Me aferré a la manija de mi equipaje, temblando.

—Enrique y yo… no somos tus verdaderos padres —escupió mamá.

El mundo se detuvo.

—Tus verdaderos padres eran unos borrachos inútiles que murieron en un accidente automovilístico. ¡No eras más que basura que nadie quería! —gritó, con los ojos desorbitados.

Mis labios se separaron, sin poder emitir sonido.

—No eres un Peterson, Gabriela. Tu apellido real es Anderson. No compartes ni una gota de nuestra sangre —dijo con frialdad.

Las lágrimas se desbordaron de mis ojos, calientes, imparables.

—¡Por eso eres así! —continuó mamá—. Porque no eres nada. ¡Eres un error que cometimos al adoptarte!

Me llevé una mano al pecho, tratando de calmar el dolor que latía en mi interior.

—¡Eva, por el amor de Dios, basta ya! —gritó papá, con la voz rota.

Mamá lo ignoró.

—Si no fuera por mí, Enrique habría seguido gastando dinero en ti, en tu estúpida educación, en tu ropa. ¡Pero ya no! Tenemos a Brayan y a Ariana, nuestros verdaderos hijos, nuestros tesoros. ¡No gastaré ni un peso más en ti!

La miré, con la visión borrosa.

—Papá… ¿es cierto? —pregunté, con la voz temblorosa.

Papá bajó la cabeza. Su silencio lo dijo todo.

Sentí que me faltaba el aire.

—¡Felicidades por tu divorcio, Gabriela! —se burló mamá, con una sonrisa torcida—. ¡Divorciada a los veintidós! ¡Qué joya!

Papá intentó hablar, pero mamá lo empujó hacia adentro.

—¡Ahora, toma tu basura y lárgate de mi propiedad antes de que llame a la policía por allanamiento! —gritó, agarrando la puerta.

—Mamá, por favor… —susurré.

—¡LÁRGATE, ZORRA BARATA! —chilló, y cerró la puerta de un portazo que me hizo temblar.

El silencio cayó sobre la calle.
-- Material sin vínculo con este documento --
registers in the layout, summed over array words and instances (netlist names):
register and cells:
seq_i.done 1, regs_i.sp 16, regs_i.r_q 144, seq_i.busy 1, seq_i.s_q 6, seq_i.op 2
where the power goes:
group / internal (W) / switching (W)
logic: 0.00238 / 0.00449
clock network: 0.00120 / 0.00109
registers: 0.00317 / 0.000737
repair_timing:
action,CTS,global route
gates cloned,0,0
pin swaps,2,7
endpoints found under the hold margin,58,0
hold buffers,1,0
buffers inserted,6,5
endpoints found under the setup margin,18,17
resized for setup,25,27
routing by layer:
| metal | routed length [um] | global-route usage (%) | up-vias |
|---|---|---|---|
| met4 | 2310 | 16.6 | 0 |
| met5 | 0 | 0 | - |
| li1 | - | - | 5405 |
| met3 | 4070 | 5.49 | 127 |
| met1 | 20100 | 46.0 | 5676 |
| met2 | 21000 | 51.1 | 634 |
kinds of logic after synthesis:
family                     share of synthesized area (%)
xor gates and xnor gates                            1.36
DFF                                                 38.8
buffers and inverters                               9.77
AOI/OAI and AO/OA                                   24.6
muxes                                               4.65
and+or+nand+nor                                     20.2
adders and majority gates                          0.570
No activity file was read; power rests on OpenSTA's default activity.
$ cat config.mk
export PLATFORM = sky130hd
export DESIGN_NAME = poly_tone_channel
export DESIGN_NICKNAME = d
export VERILOG_FILES = /design/src/rtl/ptc_pkg.sv /design/src/rtl/ptc_lfsr.sv /design/src/rtl/ptc_divider.sv /design/src/rtl/ptc_shaper.sv /design/src/rtl/poly_tone_channel.sv
export SDC_FILE = /design/constraint.sdc
export NUM_CORES = 1
export LEC_CHECK = 0
export BUFFER_PORTS_ARGS = -buffer_cell sky130_fd_sc_hd__buf_2
export CAP_MARGIN = 20
export CORE_ASPECT_RATIO = 1.2
export CORE_UTILIZATION = 35
export CTS_CLUSTER_SIZE = 30
export DETAILED_ROUTE_END_ITERATION = 6
export GPL_TIMING_DRIVEN = 0
export PLACE_DENSITY_LB_ADDON = 0.2
export SLEW_MARGIN = 20
export SYNTH_ARGS = -nofsm -noshare
export SYNTH_HDL_FRONTEND = slang
export SYNTH_SLANG_ARGS = --single-unit
$ cat constraint.sdc
create_clock -name clk -period 2 [get_ports clk]
set_input_delay 0.4 -clock clk [delete_from_list [all_inputs] [get_ports clk]]
set_output_delay 0.4 -clock clk [all_outputs]
set_load 0.005 [all_outputs]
Solo mi respiración entrecortada y el sonido de mis sollozos rompían la quietud de la noche.

Me quedé ahí, de pie, mirando la puerta cerrada, sintiendo cómo mi mundo se derrumbaba por completo.
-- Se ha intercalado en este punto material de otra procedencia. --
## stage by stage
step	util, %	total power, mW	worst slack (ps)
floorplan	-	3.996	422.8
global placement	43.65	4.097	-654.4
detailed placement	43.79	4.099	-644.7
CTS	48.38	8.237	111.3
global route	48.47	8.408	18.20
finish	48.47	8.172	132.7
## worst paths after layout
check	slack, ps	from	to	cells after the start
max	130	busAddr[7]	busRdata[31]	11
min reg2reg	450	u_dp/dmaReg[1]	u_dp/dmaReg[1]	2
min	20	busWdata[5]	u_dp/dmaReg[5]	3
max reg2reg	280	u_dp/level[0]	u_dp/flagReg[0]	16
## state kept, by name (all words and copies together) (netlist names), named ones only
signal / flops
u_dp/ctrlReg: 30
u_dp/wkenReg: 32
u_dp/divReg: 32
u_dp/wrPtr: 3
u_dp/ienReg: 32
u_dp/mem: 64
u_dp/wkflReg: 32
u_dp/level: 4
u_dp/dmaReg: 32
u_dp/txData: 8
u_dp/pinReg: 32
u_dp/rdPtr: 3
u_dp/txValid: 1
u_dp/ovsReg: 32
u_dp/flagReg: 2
Mi familia… mi hogar… todo había desaparecido en cuestión de minutos.

Un temblor me recorrió todo el cuerpo mientras arrastraba mi equipaje por la calle desierta.

El viento frío me cortaba la piel mientras las palabras de mamá resonaban en mi cabeza.

“No eres nuestra hija.”

“Eres una desgracia.”

“Lárgate.”

Mis piernas flaquearon, pero seguí caminando.

En menos de veinticuatro horas, había perdido a mi esposo, a mi hogar y a mi identidad.

Un latido de dolor me atravesó el pecho mientras la noche me envolvía.

¿A dónde voy ahora?

¿A dónde va una mujer que no tiene a nadie, que no sabe quién es, con un bebé en su vientre y un corazón hecho pedazos?